# STEMMING

Stemming is the process of reducing a word to its word stem that affixes to suffixes and prefixes or to the roots of words known as a lemma. Stemming is important in natural language understanding (NLU) and natural language processing (NLP).

Examples: [going, gone, goes]--> go(word stem)
[eat, eaten, eating]--> eat

#### Finding Word Stem of the following words with the help of stemming

In [7]:
words=["eating","eats","eaten","writing","writes","programming","programs","history","finally","finalized"]

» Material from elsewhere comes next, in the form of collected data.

$ cat config.mk
export PLATFORM = sky130hd
export DESIGN_NAME = fifo_wr_arb_flat
export DESIGN_NICKNAME = d
export VERILOG_FILES = /design/src/rtl/fifo_wr_arb_pkg.sv /design/src/rtl/fifo_wr_arb_if.sv /design/src/rtl/fifo_wr_arb_rr_arb3.sv /design/src/rtl/fifo_wr_arb.sv /design/src/flat_wrapper.sv
export SDC_FILE = /design/constraint.sdc
export NUM_CORES = 1
export LEC_CHECK = 0
export CORE_AREA = 2 2 77 86
export DETAILED_ROUTE_END_ITERATION = 7
export DIE_AREA = 0 0 79 88
export HOLD_SLACK_MARGIN = 0.1
export PLACE_DENSITY_LB_ADDON = 0.05
export SYNTH_ARGS = -nofsm -noshare
export SYNTH_HDL_FRONTEND = slang
export SYNTH_HIERARCHICAL = 1
export SYNTH_SLANG_ARGS = --single-unit
$ cat constraint.sdc
create_clock -name clk -period 2.95 [get_ports clk]
set_input_delay 0.7375 -clock clk [delete_from_list [all_inputs] [get_ports clk]]
set_output_delay 0.7375 -clock clk [all_outputs]
set_load 0.005 [all_outputs]
$ cat src/rtl/fifo_wr_arb_pkg.sv
// Shared types and constants for the TX FIFO write-port scheduler.
// Covers the FSM state encoding, requester indices and frame lengths.
package fifo_wr_arb_pkg;

  typedef enum logic [1:0] {
    IDLE  = 2'd0,
    SEND0 = 2'd1,
    SEND1 = 2'd2
  } state_e;

  typedef logic [1:0] req_idx_t;
  typedef logic [1:0] flen_t;

  localparam int       NUM_REQ  = 3;
  localparam req_idx_t REQ_REG  = 2'd0;
  localparam req_idx_t REQ_ALU  = 2'd1;
  localparam req_idx_t REQ_STAT = 2'd2;

  localparam flen_t FLEN_1B = 2'd1;
  localparam flen_t FLEN_2B = 2'd2;

  // Cyclic successor over the requester indices (STAT wraps back to REG).
  function automatic req_idx_t next_idx(input req_idx_t idx);
    return (idx == REQ_STAT) ? REQ_REG : req_idx_t'(idx + 2'd1);
  endfunction

endpackage

$ cat src/rtl/fifo_wr_arb_if.sv
// Producer request/data/ack bundle plus the FIFO write-side signals.
// The master side drives the requests; the scheduler is the slave side.
interface fifo_wr_arb_if #(
  parameter int DATA_WD = 8
) ();

  logic                   reg_req;
  logic [DATA_WD-1:0]     reg_data;
  logic                   alu_req;
  logic [2*DATA_WD-1:0]   alu_data;
  logic                   stat_req;
  logic [DATA_WD-1:0]     stat_data;
  logic                   fifo_full;
  logic                   wr_inc;
  logic [DATA_WD-1:0]     fifo_wr_data;
  logic                   reg_ack;
  logic                   alu_ack;
  logic                   stat_ack;
  logic                   busy;

  modport master (
    output reg_req, reg_data, alu_req, alu_data, stat_req, stat_data, fifo_full,
    input  wr_inc, fifo_wr_data, reg_ack, alu_ack, stat_ack, busy
  );

  modport slave (
    input  reg_req, reg_data, alu_req, alu_data, stat_req, stat_data, fifo_full,
    output wr_inc, fifo_wr_data, reg_ack, alu_ack, stat_ack, busy
  );

endinterface

$ cat src/rtl/fifo_wr_arb_rr_arb3.sv
// Three-way round-robin arbiter. Search starts after the last granted index.
// The last-grant pointer moves only when upd_en is high.
module rr_arb3
  import fifo_wr_arb_pkg::*;
(
  input  logic               clk,
  input  logic               rst_n,
  input  logic [NUM_REQ-1:0] req,
  input  logic               upd_en,
  output logic [NUM_REQ-1:0] gnt,
  output req_idx_t           gnt_idx
);

  req_idx_t last_q;
  req_idx_t cand;
  logic     found;

  always_comb begin
    gnt     = '0;
    gnt_idx = REQ_REG;
    cand    = last_q;
    found   = 1'b0;
    for (int i = 0; i < NUM_REQ; i++) begin
      cand = next_idx(cand);
      if (!found && req[cand]) begin
        found   = 1'b1;
        gnt_idx = cand;
      end
    end
    if (found) begin
      gnt[gnt_idx] = 1'b1;
    end
  end

  // Starting at STAT makes REG the first choice out of reset.
  always_ff @(posedge clk or negedge rst_n) begin
    if (!rst_n) begin
      last_q <= REQ_STAT;
    end else if (upd_en) begin
      last_q <= gnt_idx;
    end
  end

endmodule

$ cat src/rtl/fifo_wr_arb.sv
// Round-robin scheduler sharing the TX FIFO write port between the register,
// ALU (2 bytes, LSB first) and status producers, with FIFO_FULL backpressure.
module fifo_wr_arb
  import fifo_wr_arb_pkg::*;
#(
  parameter int DATA_WD = 8
) (
  input  logic          clk,
  input  logic          rst_n,
  fifo_wr_arb_if.slave  bus
);

  state_e               state_q, state_d;
  logic [2*DATA_WD-1:0] hold_q, hold_d;
  req_idx_t             gidx_q;
  flen_t                flen_q;

  logic [NUM_REQ-1:0]   req_vec;
  logic [NUM_REQ-1:0]   gnt;
  req_idx_t             gnt_idx;
  logic                 upd_en;
  logic                 last_byte;

  assign req_vec = {bus.stat_req, bus.alu_req, bus.reg_req};
  assign upd_en  = (state_q == IDLE) && (|req_vec);

  rr_arb3 u_rr_arb3 (
    .clk     (clk),
    .rst_n   (rst_n),
    .req     (req_vec),
    .upd_en  (upd_en),
    .gnt     (gnt),
    .gnt_idx (gnt_idx)
  );

  always_comb begin
    hold_d = '0;
    case (gnt_idx)
      REQ_REG:  hold_d = {{DATA_WD{1'b0}}, bus.reg_data};
      REQ_ALU:  hold_d = bus.alu_data;
      REQ_STAT: hold_d = {{DATA_WD{1'b0}}, bus.stat_data};
      default:  hold_d = '0;
    endcase
  end

  // The FSM only advances past a byte on a cycle where the FIFO accepts it.
  always_comb begin
    state_d          = state_q;
    bus.wr_inc       = 1'b0;
    bus.fifo_wr_data = '0;
    last_byte        = 1'b0;
    case (state_q)
      IDLE: begin
        if (upd_en) begin
          state_d = SEND0;
        end
      end
      SEND0: begin
        bus.fifo_wr_data = hold_q[DATA_WD-1:0];
        bus.wr_inc       = ~bus.fifo_full;
        if (!bus.fifo_full) begin
          if (flen_q == FLEN_2B) begin
            state_d = SEND1;
          end else begin
            last_byte = 1'b1;
            state_d   = IDLE;
          end
        end
      end
      SEND1: begin
        bus.fifo_wr_data = hold_q[2*DATA_WD-1:DATA_WD];
        bus.wr_inc       = ~bus.fifo_full;
        if (!bus.fifo_full) begin
          last_byte = 1'b1;
          state_d   = IDLE;
        end
      end
      default: state_d = IDLE;
    endcase
  end

  assign bus.reg_ack  = last_byte && (gidx_q == REQ_REG);
  assign bus.alu_ack  = last_byte && (gidx_q == REQ_ALU);
  assign bus.stat_ack = last_byte && (gidx_q == REQ_STAT);
  assign bus.busy     = (state_q != IDLE);

  always_ff @(posedge clk or negedge rst_n) begin
    if (!rst_n) begin
      state_q <= IDLE;
      hold_q  <= '0;
      gidx_q  <= REQ_REG;
      flen_q  <= FLEN_1B;
    end else begin
      state_q <= state_d;
      if (upd_en) begin
        hold_q <= hold_d;
        gidx_q <= gnt_idx;
        flen_q <= (gnt_idx == REQ_ALU) ? FLEN_2B : FLEN_1B;
      end
    end
  end

endmodule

### PorterStemmer (Technique)

In [10]:
from nltk.stem import PorterStemmer

In [12]:
#create object
stemming = PorterStemmer()

In [14]:
#for each word apply stemming process
for word in words:
    print(word + " -----> " + stemming.stem(word))

eating -----> eat
eats -----> eat
eaten -----> eaten
writing -----> write
writes -----> write
programming -----> program
programs -----> program
history -----> histori
finally -----> final
finalized -----> final


##### Disadvantage of stemming: when stemming is applied for some of the words you may not get the correct meaning, form of that specific word may change

In [17]:
stemming.stem('congratulations')

'congratul'

In [21]:
stemming.stem('sitting')

'sit'

## RegexpStemmer Class

NLTK has RegexpStemmer class with the help of which we can easily implement Regular Expression Stemmer algorithms. It basically takes a single regular expression and removes any prefix or suffix that matches the expression. 

In [25]:
from nltk.stem import RegexpStemmer

In [27]:
reg_stemmer = RegexpStemmer('ing$|s$|e$|able$', min=4)    #all regular expressions

In [29]:
reg_stemmer.stem('eating')

'eat'

In [31]:
reg_stemmer.stem('ingeating')

'ingeat'

In [33]:
reg_stemmer = RegexpStemmer('ing', min=4)

In [35]:
reg_stemmer.stem('ingeating')

'eat'

### Snowball Stemmer

 Performs better than PorterStemmer

In [41]:
from nltk.stem import SnowballStemmer

In [43]:
snowballstemmer = SnowballStemmer('english')

In [45]:
for word in words:
    print(word + " -----> " + snowballstemmer.stem(word))

eating -----> eat
eats -----> eat
eaten -----> eaten
writing -----> write
writes -----> write
programming -----> program
programs -----> program
history -----> histori
finally -----> final
finalized -----> final


 ### Ouput comparision of PorterStemmer and Snowball Stemmer

In [51]:
#PorterStemmer
stemming.stem("fairly"),stemming.stem("sportingly")

('fairli', 'sportingli')

In [53]:
snowballstemmer.stem("fairly"),snowballstemmer.stem("sportingly")

('fair', 'sport')